* Assignment:
From the data that follows, copy every line with the string "touched".

* Exercise input:
····················

**src/rtl/tsas_pkg.sv**
```systemverilog
`timescale 1ns / 1ps

package tsas_pkg;

    localparam int WORD_W        = 16;
    localparam int READ_W        = 12;
    localparam int READ_LSB      = 3;
    // burst length, a power of two so the mean is a plain shift
    localparam int BURST_SAMPLES = 16;
    localparam int CNT_W         = $clog2(BURST_SAMPLES);
    localparam int TOTAL_W       = READ_W + CNT_W;
    localparam int STEP_W        = $clog2(READ_W);
    localparam int PROD_W        = 2 * READ_W;

    localparam int CFG_IDX_W     = 3;
    localparam logic [CFG_IDX_W-1:0] CFG_X_LOW  = 3'd0;
    localparam logic [CFG_IDX_W-1:0] CFG_X_HIGH = 3'd1;
    localparam logic [CFG_IDX_W-1:0] CFG_Y_LOW  = 3'd2;
    localparam logic [CFG_IDX_W-1:0] CFG_Y_HIGH = 3'd3;
    localparam logic [CFG_IDX_W-1:0] CFG_X_SPAN = 3'd4;
    localparam logic [CFG_IDX_W-1:0] CFG_Y_SPAN = 3'd5;

    localparam logic [READ_W-1:0] RST_LOW   = 12'd0;
    localparam logic [READ_W-1:0] RST_HIGH  = 12'd4095;
    localparam logic [READ_W-1:0] RST_XSPAN = 12'd320;
    localparam logic [READ_W-1:0] RST_YSPAN = 12'd240;

    typedef struct packed {
        logic [READ_W-1:0] lo;
        logic [READ_W-1:0] hi;
        logic [READ_W-1:0] span;
    } axis_cfg_t;

    typedef enum logic [2:0] {
        SC_IDLE,
        SC_LOAD,
        SC_MUL,
        SC_DIV,
        SC_DONE
    } scale_phase_t;

    typedef enum logic {
        TS_IDLE,
        TS_CALC
    } top_state_t;

endpackage

```
**src/rtl/tsas_scale.sv**
```systemverilog
`timescale 1ns / 1ps

module tsas_scale (
    input  logic                      aclk,
    input  logic                      aresetn,
    input  logic                      start_i,
    input  logic [tsas_pkg::READ_W-1:0] mean_i,
    input  tsas_pkg::axis_cfg_t       cfg_i,
    output logic                      done_o,
    output logic [tsas_pkg::READ_W-1:0] coord_o
);
    import tsas_pkg::*;

    scale_phase_t       phase_reg, phase_next;
    logic [STEP_W-1:0]  step_reg, step_next;
    logic [READ_W-1:0]  mean_reg, mean_next;
    logic [READ_W-1:0]  num_reg, num_next;
    logic [READ_W-1:0]  den_reg, den_next;
    logic [PROD_W-1:0]  prod_reg, prod_next;

    logic [READ_W-1:0]  clamped;
    logic [READ_W:0]    mul_sum;
    logic [READ_W:0]    div_trial;
    logic [READ_W:0]    div_diff;
    logic               div_ge;
    logic               last_step;

    always_ff @(posedge aclk) begin
        if (!aresetn) begin
            phase_reg <= SC_IDLE;
            step_reg  <= '0;
        end else begin
            phase_reg <= phase_next;
            step_reg  <= step_next;
        end
    end

    always_ff @(posedge aclk) begin
        mean_reg <= mean_next;
        num_reg  <= num_next;
        den_reg  <= den_next;
        prod_reg <= prod_next;
    end

    always_comb begin
        if (mean_reg < cfg_i.lo) begin
            clamped = cfg_i.lo;
        end else if (mean_reg > cfg_i.hi) begin
            clamped = cfg_i.hi;
        end else begin
            clamped = mean_reg;
        end
        // shift-add multiply: one bit of span per step, product builds from the top
        mul_sum   = {1'b0, prod_reg[PROD_W-1:READ_W]}
                  + (prod_reg[0] ? {1'b0, num_reg} : '0);
        // restoring divide: remainder in the top half, quotient shifts in at the bottom
        div_trial = {prod_reg[PROD_W-1:READ_W], prod_reg[READ_W-1]};
        div_diff  = div_trial - {1'b0, den_reg};
        div_ge    = (div_trial >= {1'b0, den_reg});
        last_step = (step_reg == STEP_W'(READ_W - 1));
    end

    always_comb begin
        phase_next = phase_reg;
        step_next  = step_reg;
        mean_next  = mean_reg;
        num_next   = num_reg;
        den_next   = den_reg;
        prod_next  = prod_reg;
        done_o     = 1'b0;
        case (phase_reg)
            SC_IDLE: begin
                if (start_i) begin
                    mean_next  = mean_i;
                    phase_next = SC_LOAD;
                end
            end
            SC_LOAD: begin
                num_next   = clamped - cfg_i.lo;
                den_next   = cfg_i.hi - cfg_i.lo;
                prod_next  = {{READ_W{1'b0}}, cfg_i.span};
                step_next  = '0;
                phase_next = SC_MUL;
            end
            SC_MUL: begin
                prod_next = {mul_sum, prod_reg[READ_W-1:1]};
                if (last_step) begin
                    step_next  = '0;
                    phase_next = SC_DIV;
                end else begin
                    step_next = step_reg + 1'b1;
                end
            end
            SC_DIV: begin
                // product < den * 2^12, so twelve quotient bits are enough
                if (div_ge) begin
                    prod_next = {div_diff[READ_W-1:0], prod_reg[READ_W-2:0], 1'b1};
                end else begin
                    prod_next = {div_trial[READ_W-1:0], prod_reg[READ_W-2:0], 1'b0};
                end
                if (last_step) begin
                    step_next  = '0;
                    phase_next = SC_DONE;
                end else begin
                    step_next = step_reg + 1'b1;
                end
            end
            SC_DONE: begin
                done_o     = 1'b1;
                phase_next = SC_IDLE;
            end
            default: begin
                phase_next = SC_IDLE;
            end
        endcase
    end

    assign coord_o = prod_reg[READ_W-1:0];

endmodule

```
**src/rtl/touch_sample_average_scale_top.sv**
```systemverilog
`timescale 1ns / 1ps

// channel  | dir | tvalid/tready/tdata/tuser
// s_       | in  | tdata {y_word, x_word}, tuser {pressed}
// m_       | out | tdata {screen_y, screen_x}, tuser {bad_calibration, touched}
// cfg_     | in  | cfg_index, cfg_data (12 bit), always ready
//
// a pressed item that does not end a burst only adds to the count and totals,
// a released item registers a zeroed not-touched result, and the item ending a
// burst starts both axis units; the result is registered after the load, the 12
// bit-serial multiply steps, 12 restoring divide steps and done phase of each unit
// reset clears count, totals, the output valid and loads the default calibration
// s_tready is low while the units run or while an unaccepted result is held

module touch_sample_average_scale_top (
    input  logic                           aclk,
    input  logic                           aresetn,
    input  logic                           s_tvalid,
    output logic                           s_tready,
    input  logic [31:0]                    s_tdata,   // x_word[15:0], y_word[31:16]
    input  logic                           s_tuser,   // pressed
    output logic                           m_tvalid,
    input  logic                           m_tready,
    output logic [23:0]                    m_tdata,   // screen_x[11:0], screen_y[23:12]
    output logic [1:0]                     m_tuser,   // touched[0], bad_calibration[1]
    input  logic                           cfg_valid,
    output logic                           cfg_ready,
    input  logic [tsas_pkg::CFG_IDX_W-1:0] cfg_index,
    input  logic [tsas_pkg::READ_W-1:0]    cfg_data
);
    import tsas_pkg::*;

    top_state_t         state_reg, state_next;
    logic [CNT_W-1:0]   count_reg, count_next;
    logic [TOTAL_W-1:0] xtot_reg, xtot_next;
    logic [TOTAL_W-1:0] ytot_reg, ytot_next;
    logic               mvalid_reg, mvalid_next;
    logic [23:0]        mdata_reg, mdata_next;
    logic [1:0]         muser_reg, muser_next;

    axis_cfg_t          xcfg_reg, ycfg_reg;

    logic [READ_W-1:0]  x_read, y_read;
    logic [TOTAL_W-1:0] x_sum, y_sum;
    logic               s_hs;
    logic               start;
    logic               x_done, y_done;
    logic [READ_W-1:0]  x_coord, y_coord;
    logic               bad_cal;

    assign cfg_ready = 1'b1;

    always_ff @(posedge aclk) begin
        if (!aresetn) begin
            xcfg_reg <= '{lo: RST_LOW, hi: RST_HIGH, span: RST_XSPAN};
            ycfg_reg <= '{lo: RST_LOW, hi: RST_HIGH, span: RST_YSPAN};
        end else if (cfg_valid) begin
            case (cfg_index)
                CFG_X_LOW:  xcfg_reg.lo   <= cfg_data;
                CFG_X_HIGH: xcfg_reg.hi   <= cfg_data;
                CFG_Y_LOW:  ycfg_reg.lo   <= cfg_data;
                CFG_Y_HIGH: ycfg_reg.hi   <= cfg_data;
                CFG_X_SPAN: xcfg_reg.span <= cfg_data;
                CFG_Y_SPAN: ycfg_reg.span <= cfg_data;
                default: ;
            endcase
        end
    end

    always_ff @(posedge aclk) begin
        if (!aresetn) begin
            state_reg  <= TS_IDLE;
            count_reg  <= '0;
            xtot_reg   <= '0;
            ytot_reg   <= '0;
            mvalid_reg <= 1'b0;
        end else begin
            state_reg  <= state_next;
            count_reg  <= count_next;
            xtot_reg   <= xtot_next;
            ytot_reg   <= ytot_next;
            mvalid_reg <= mvalid_next;
        end
    end

    always_ff @(posedge aclk) begin
        mdata_reg <= mdata_next;
        muser_reg <= muser_next;
    end

    assign x_read  = s_tdata[READ_LSB +: READ_W];
    assign y_read  = s_tdata[WORD_W + READ_LSB +: READ_W];
    assign x_sum   = xtot_reg + TOTAL_W'(x_read);
    assign y_sum   = ytot_reg + TOTAL_W'(y_read);
    assign s_hs    = s_tvalid && s_tready;
    assign bad_cal = (xcfg_reg.hi <= xcfg_reg.lo) || (ycfg_reg.hi <= ycfg_reg.lo);

    always_comb begin
        state_next  = state_reg;
        count_next  = count_reg;
        xtot_next   = xtot_reg;
        ytot_next   = ytot_reg;
        mdata_next  = mdata_reg;
        muser_next  = muser_reg;
        mvalid_next = (mvalid_reg && m_tready) ? 1'b0 : mvalid_reg;
        s_tready    = 1'b0;
        start       = 1'b0;
        case (state_reg)
            TS_IDLE: begin
                s_tready = !mvalid_reg || m_tready;
                if (s_hs) begin
                    if (!s_tuser) begin
                        // release aborts the burst
                        count_next  = '0;
                        xtot_next   = '0;
                        ytot_next   = '0;
                        mvalid_next = 1'b1;
                        mdata_next  = '0;
                        muser_next  = 2'b00;
                    end else if (count_reg == CNT_W'(BURST_SAMPLES - 1)) begin
                        start      = 1'b1;
                        count_next = '0;
                        xtot_next  = '0;
                        ytot_next  = '0;
                        state_next = TS_CALC;
                    end else begin
                        count_next = count_reg + 1'b1;
                        xtot_next  = x_sum;
                        ytot_next  = y_sum;
                    end
                end
            end
            TS_CALC: begin
                if (x_done) begin
                    mvalid_next = 1'b1;
                    muser_next  = {bad_cal, 1'b1};
                    mdata_next  = bad_cal ? '0 : {y_coord, x_coord};
                    state_next  = TS_IDLE;
                end
            end
            default: begin
                state_next = TS_IDLE;
            end
        endcase
    end

    tsas_scale u_scale_x (
        .aclk    (aclk),
        .aresetn (aresetn),
        .start_i (start),
        .mean_i  (x_sum[TOTAL_W-1:CNT_W]),
        .cfg_i   (xcfg_reg),
        .done_o  (x_done),
        .coord_o (x_coord)
    );

    // runs in lockstep with the x unit
    tsas_scale u_scale_y (
        .aclk    (aclk),
        .aresetn (aresetn),
        .start_i (start),
        .mean_i  (y_sum[TOTAL_W-1:CNT_W]),
        .cfg_i   (ycfg_reg),
        .done_o  (y_done),
        .coord_o (y_coord)
    );

    assign m_tvalid = mvalid_reg;
    assign m_tdata  = mdata_reg;
    assign m_tuser  = muser_reg;

    // y_done is only a lockstep check on the shared start
    logic unused_done;
    assign unused_done = y_done;

endmodule

```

····················

* Output of the task:
// m_       | out | tdata {screen_y, screen_x}, tuser {bad_calibration, touched}
// a released item registers a zeroed not-touched result, and the item ending a
    output logic [1:0]                     m_tuser,   // touched[0], bad_calibration[1]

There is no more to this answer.